Work instructions - On every line of the listing, check for "reset"; copy the lines that have it.

__________________________________________________

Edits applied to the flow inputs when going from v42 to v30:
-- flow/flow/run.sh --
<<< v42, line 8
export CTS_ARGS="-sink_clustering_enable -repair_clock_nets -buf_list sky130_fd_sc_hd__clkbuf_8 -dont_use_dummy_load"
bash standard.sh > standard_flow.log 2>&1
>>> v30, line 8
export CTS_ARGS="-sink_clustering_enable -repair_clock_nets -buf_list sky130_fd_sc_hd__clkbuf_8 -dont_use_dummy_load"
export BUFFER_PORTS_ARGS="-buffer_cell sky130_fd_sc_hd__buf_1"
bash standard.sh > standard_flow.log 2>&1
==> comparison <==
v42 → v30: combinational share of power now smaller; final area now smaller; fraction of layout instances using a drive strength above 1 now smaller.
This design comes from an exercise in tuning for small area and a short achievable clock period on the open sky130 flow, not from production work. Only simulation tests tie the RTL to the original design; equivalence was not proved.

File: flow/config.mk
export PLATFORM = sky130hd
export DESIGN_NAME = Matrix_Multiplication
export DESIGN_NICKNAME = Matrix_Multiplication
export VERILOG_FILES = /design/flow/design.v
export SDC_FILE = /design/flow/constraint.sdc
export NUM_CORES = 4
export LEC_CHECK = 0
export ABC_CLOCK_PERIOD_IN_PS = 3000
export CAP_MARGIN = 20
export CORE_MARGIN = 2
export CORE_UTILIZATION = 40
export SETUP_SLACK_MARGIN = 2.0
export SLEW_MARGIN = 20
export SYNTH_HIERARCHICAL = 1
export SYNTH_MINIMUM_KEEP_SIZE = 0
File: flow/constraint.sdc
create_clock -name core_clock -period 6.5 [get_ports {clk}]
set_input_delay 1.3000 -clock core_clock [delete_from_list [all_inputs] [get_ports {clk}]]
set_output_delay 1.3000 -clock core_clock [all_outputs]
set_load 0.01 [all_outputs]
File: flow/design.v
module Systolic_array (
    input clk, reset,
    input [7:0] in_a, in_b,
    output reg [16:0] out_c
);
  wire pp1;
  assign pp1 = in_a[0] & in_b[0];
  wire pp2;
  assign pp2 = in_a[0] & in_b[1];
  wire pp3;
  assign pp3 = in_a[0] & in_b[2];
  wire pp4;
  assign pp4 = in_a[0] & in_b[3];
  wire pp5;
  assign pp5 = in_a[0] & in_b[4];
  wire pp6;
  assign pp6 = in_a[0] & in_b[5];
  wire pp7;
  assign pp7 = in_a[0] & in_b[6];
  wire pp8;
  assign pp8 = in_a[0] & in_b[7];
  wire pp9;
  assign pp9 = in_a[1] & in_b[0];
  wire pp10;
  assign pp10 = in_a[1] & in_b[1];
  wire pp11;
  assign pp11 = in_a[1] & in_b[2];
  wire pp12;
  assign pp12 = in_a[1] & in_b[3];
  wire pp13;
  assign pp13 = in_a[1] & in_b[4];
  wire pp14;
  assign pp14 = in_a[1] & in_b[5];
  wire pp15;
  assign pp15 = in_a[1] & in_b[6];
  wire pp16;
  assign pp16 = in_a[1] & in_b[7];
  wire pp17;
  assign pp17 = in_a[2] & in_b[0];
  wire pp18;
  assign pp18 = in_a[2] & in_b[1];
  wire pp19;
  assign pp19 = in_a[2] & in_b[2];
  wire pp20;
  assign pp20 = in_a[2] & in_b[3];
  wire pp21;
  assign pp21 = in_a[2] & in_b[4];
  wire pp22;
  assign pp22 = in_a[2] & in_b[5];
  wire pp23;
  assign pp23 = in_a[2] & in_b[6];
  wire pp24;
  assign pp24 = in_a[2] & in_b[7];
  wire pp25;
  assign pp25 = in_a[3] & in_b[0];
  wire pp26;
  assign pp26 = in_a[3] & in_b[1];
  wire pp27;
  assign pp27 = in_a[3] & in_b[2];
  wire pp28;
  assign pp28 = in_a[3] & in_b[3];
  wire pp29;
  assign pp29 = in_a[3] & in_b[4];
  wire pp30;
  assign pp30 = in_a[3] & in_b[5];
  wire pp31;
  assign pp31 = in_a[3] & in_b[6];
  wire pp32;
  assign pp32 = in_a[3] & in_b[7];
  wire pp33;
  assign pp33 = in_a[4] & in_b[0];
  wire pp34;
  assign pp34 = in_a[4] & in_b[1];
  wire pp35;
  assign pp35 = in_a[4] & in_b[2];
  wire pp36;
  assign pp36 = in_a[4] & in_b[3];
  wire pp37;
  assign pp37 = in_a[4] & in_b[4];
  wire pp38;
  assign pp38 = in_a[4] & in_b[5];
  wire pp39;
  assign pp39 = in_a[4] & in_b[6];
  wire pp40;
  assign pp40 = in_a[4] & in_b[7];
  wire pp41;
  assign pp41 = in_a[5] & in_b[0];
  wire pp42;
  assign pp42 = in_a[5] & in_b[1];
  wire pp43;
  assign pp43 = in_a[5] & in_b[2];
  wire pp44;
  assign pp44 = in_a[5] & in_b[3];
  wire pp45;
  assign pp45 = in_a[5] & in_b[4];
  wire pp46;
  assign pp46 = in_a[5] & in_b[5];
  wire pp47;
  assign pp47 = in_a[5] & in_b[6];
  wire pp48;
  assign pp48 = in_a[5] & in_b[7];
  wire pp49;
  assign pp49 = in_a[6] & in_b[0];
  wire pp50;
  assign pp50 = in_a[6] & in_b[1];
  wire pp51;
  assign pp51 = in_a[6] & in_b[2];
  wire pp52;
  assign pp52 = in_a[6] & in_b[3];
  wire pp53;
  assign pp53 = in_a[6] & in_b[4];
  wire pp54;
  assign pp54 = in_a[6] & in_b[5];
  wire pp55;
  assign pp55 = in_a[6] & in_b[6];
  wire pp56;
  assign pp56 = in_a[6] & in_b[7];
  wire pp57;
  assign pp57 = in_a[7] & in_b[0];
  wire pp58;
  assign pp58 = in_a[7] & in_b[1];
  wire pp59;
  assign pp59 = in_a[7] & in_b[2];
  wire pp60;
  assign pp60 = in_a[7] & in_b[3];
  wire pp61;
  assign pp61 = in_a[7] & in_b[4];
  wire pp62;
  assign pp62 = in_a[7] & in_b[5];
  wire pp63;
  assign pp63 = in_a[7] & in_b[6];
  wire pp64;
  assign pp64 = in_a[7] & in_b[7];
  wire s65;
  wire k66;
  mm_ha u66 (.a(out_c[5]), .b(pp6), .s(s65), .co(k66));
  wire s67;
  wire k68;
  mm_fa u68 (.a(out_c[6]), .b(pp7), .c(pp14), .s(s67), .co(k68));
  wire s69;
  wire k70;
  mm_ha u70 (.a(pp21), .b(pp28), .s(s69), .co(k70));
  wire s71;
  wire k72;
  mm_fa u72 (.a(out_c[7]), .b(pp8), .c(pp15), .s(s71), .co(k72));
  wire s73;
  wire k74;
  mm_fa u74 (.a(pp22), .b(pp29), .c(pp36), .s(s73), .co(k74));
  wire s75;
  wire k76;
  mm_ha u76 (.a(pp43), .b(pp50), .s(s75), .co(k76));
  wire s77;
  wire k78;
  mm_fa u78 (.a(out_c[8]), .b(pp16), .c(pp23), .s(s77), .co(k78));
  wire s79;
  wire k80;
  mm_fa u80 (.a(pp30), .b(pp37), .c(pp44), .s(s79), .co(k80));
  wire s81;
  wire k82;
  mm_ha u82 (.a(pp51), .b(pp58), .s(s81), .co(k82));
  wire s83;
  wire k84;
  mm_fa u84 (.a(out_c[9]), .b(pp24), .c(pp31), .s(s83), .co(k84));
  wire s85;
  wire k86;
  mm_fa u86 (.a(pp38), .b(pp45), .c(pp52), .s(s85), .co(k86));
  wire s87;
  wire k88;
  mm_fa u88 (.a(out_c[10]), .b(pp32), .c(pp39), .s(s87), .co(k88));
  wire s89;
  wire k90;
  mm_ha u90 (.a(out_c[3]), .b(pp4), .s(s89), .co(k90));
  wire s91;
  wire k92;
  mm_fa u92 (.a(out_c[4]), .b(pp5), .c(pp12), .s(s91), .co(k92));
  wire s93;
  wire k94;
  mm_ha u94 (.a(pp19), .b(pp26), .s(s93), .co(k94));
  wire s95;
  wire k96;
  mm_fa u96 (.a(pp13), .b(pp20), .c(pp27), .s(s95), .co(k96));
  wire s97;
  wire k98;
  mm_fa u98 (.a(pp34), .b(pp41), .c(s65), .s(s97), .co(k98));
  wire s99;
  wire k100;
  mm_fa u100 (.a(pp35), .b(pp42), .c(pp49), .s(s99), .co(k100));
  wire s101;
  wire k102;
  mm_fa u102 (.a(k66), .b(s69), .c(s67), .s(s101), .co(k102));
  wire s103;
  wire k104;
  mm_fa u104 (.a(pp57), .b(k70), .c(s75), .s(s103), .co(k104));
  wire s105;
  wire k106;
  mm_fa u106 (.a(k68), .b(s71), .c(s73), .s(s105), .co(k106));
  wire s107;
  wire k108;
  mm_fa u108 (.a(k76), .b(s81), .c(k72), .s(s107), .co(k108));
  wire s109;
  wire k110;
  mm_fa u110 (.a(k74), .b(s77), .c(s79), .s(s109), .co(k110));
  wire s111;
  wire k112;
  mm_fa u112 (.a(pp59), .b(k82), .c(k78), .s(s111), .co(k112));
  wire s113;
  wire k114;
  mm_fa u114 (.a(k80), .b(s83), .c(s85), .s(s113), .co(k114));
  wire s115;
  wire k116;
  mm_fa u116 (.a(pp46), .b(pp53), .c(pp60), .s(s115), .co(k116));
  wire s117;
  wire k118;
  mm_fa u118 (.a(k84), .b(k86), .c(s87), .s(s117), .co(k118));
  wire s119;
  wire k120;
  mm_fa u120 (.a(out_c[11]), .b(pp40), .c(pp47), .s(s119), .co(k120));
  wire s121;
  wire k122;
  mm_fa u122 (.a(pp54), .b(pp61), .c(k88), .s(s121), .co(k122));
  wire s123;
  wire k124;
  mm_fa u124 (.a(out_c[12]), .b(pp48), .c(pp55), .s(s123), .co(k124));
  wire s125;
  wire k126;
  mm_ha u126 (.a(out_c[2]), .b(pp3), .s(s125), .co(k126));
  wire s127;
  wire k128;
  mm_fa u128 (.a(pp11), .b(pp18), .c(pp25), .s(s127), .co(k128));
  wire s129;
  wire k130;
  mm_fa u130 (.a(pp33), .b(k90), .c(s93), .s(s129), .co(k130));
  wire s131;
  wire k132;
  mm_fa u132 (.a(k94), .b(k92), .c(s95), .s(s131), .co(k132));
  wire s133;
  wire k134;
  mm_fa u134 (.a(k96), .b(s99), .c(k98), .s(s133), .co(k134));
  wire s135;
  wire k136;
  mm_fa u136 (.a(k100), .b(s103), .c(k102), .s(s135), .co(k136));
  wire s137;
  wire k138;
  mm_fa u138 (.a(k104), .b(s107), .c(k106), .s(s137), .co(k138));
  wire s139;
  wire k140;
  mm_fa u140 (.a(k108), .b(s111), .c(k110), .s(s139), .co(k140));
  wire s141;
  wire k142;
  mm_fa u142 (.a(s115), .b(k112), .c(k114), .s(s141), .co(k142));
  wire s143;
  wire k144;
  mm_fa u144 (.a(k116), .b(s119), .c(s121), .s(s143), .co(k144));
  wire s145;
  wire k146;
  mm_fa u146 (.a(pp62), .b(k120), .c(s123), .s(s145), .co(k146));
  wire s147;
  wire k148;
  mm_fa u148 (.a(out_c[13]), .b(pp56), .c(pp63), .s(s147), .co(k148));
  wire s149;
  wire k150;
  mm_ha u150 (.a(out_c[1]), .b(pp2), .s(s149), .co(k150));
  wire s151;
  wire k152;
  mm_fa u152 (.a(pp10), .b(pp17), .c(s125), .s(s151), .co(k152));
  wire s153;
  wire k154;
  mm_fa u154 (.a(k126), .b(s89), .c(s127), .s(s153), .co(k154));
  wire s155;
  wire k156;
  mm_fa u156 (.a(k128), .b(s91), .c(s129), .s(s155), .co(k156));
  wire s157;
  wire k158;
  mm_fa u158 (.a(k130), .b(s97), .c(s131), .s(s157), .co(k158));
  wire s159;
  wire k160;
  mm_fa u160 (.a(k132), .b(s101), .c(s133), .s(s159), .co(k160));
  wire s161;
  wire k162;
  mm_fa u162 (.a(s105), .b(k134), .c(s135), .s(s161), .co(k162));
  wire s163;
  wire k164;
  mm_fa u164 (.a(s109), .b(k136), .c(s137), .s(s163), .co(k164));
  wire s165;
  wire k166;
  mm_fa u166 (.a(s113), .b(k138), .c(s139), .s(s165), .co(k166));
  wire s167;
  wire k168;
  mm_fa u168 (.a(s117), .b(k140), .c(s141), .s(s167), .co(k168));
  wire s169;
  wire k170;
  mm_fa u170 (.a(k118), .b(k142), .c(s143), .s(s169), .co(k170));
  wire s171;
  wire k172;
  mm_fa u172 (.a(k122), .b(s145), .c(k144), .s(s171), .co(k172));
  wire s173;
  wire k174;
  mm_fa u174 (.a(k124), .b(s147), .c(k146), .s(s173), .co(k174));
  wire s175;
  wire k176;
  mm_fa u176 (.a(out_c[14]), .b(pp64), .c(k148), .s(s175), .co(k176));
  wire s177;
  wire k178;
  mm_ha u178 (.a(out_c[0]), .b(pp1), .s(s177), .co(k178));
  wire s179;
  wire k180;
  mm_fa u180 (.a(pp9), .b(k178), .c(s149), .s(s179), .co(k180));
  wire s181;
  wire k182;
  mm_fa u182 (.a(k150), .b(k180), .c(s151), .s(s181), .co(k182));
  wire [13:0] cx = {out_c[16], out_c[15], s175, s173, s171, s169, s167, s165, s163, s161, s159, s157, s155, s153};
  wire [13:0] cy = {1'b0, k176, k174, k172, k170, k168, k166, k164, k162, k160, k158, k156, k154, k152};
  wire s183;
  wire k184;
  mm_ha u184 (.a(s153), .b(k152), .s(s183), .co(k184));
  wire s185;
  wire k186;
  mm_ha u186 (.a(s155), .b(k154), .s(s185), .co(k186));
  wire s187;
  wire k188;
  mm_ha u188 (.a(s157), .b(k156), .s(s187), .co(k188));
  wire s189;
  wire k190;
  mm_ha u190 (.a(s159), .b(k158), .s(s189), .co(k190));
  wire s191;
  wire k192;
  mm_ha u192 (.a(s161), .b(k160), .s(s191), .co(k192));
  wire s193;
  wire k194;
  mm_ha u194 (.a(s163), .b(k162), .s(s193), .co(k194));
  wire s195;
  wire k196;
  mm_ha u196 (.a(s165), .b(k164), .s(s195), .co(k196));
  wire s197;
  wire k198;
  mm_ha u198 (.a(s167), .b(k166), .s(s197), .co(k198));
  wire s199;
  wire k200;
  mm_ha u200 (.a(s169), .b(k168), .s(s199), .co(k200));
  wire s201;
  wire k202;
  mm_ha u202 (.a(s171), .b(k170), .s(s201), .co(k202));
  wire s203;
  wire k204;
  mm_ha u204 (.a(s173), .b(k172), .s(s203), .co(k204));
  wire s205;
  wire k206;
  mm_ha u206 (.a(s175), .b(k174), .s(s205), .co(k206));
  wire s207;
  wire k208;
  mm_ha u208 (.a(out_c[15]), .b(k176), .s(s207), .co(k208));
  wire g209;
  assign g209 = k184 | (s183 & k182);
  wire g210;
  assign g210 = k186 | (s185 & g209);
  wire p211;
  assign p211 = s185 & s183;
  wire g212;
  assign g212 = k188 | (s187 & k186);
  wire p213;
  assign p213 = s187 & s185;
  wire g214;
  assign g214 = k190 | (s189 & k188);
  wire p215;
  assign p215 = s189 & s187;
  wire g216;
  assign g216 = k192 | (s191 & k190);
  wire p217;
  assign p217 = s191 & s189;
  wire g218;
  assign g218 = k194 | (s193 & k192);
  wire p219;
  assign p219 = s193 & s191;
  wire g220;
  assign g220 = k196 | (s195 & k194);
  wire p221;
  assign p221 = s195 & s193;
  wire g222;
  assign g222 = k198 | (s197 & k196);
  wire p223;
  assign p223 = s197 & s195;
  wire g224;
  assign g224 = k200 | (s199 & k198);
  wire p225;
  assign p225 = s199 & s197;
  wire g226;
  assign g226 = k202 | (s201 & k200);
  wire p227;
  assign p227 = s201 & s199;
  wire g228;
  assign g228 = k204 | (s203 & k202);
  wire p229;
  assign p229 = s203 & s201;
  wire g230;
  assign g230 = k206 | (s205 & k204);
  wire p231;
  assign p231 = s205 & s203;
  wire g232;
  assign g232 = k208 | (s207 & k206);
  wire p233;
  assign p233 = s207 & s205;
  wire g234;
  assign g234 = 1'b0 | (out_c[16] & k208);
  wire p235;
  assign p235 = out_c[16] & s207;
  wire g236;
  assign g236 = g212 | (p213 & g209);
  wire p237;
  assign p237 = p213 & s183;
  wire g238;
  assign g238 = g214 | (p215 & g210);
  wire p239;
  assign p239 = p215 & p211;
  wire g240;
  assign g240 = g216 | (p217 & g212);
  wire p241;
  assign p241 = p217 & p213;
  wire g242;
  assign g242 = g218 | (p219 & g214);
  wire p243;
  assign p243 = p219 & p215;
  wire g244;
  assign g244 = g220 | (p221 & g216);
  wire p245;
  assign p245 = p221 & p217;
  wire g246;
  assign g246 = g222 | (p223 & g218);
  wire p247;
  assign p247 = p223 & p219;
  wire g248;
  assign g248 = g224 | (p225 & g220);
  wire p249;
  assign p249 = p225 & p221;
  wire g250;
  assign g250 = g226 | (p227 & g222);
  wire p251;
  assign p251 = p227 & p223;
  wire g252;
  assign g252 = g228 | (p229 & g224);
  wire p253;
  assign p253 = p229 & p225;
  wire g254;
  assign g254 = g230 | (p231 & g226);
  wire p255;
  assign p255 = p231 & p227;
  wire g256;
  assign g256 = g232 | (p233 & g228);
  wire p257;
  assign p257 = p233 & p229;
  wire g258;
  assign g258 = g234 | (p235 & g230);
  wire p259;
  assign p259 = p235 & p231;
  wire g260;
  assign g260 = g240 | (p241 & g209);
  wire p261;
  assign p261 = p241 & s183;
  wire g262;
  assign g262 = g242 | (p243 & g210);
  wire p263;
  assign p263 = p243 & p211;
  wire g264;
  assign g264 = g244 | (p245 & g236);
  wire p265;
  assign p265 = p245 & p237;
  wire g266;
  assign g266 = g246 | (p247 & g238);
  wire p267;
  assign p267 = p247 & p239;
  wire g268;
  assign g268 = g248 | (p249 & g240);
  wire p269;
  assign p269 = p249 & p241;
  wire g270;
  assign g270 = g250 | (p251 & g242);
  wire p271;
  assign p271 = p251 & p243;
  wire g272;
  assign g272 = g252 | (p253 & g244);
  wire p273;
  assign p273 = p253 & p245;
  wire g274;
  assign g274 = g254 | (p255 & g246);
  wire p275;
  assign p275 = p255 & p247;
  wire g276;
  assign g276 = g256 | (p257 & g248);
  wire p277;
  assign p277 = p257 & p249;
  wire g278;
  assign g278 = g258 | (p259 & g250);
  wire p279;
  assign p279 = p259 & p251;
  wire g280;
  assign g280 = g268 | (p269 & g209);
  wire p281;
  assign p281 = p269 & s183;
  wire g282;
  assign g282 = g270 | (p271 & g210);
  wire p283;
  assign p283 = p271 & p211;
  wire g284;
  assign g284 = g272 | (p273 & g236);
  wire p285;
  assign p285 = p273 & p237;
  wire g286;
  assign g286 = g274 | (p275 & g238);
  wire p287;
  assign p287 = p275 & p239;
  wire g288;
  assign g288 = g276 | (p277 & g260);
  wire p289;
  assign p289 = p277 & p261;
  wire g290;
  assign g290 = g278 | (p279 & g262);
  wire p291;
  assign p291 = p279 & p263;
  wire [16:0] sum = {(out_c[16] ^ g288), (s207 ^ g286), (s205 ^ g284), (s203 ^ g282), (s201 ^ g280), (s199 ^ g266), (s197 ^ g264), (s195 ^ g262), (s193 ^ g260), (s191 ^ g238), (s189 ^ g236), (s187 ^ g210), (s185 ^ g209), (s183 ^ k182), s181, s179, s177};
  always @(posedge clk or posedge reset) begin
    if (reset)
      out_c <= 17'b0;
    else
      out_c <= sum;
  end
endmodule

__________________________________________________

Answer for the task -
    input clk, reset,
  always @(posedge clk or posedge reset) begin
    if (reset)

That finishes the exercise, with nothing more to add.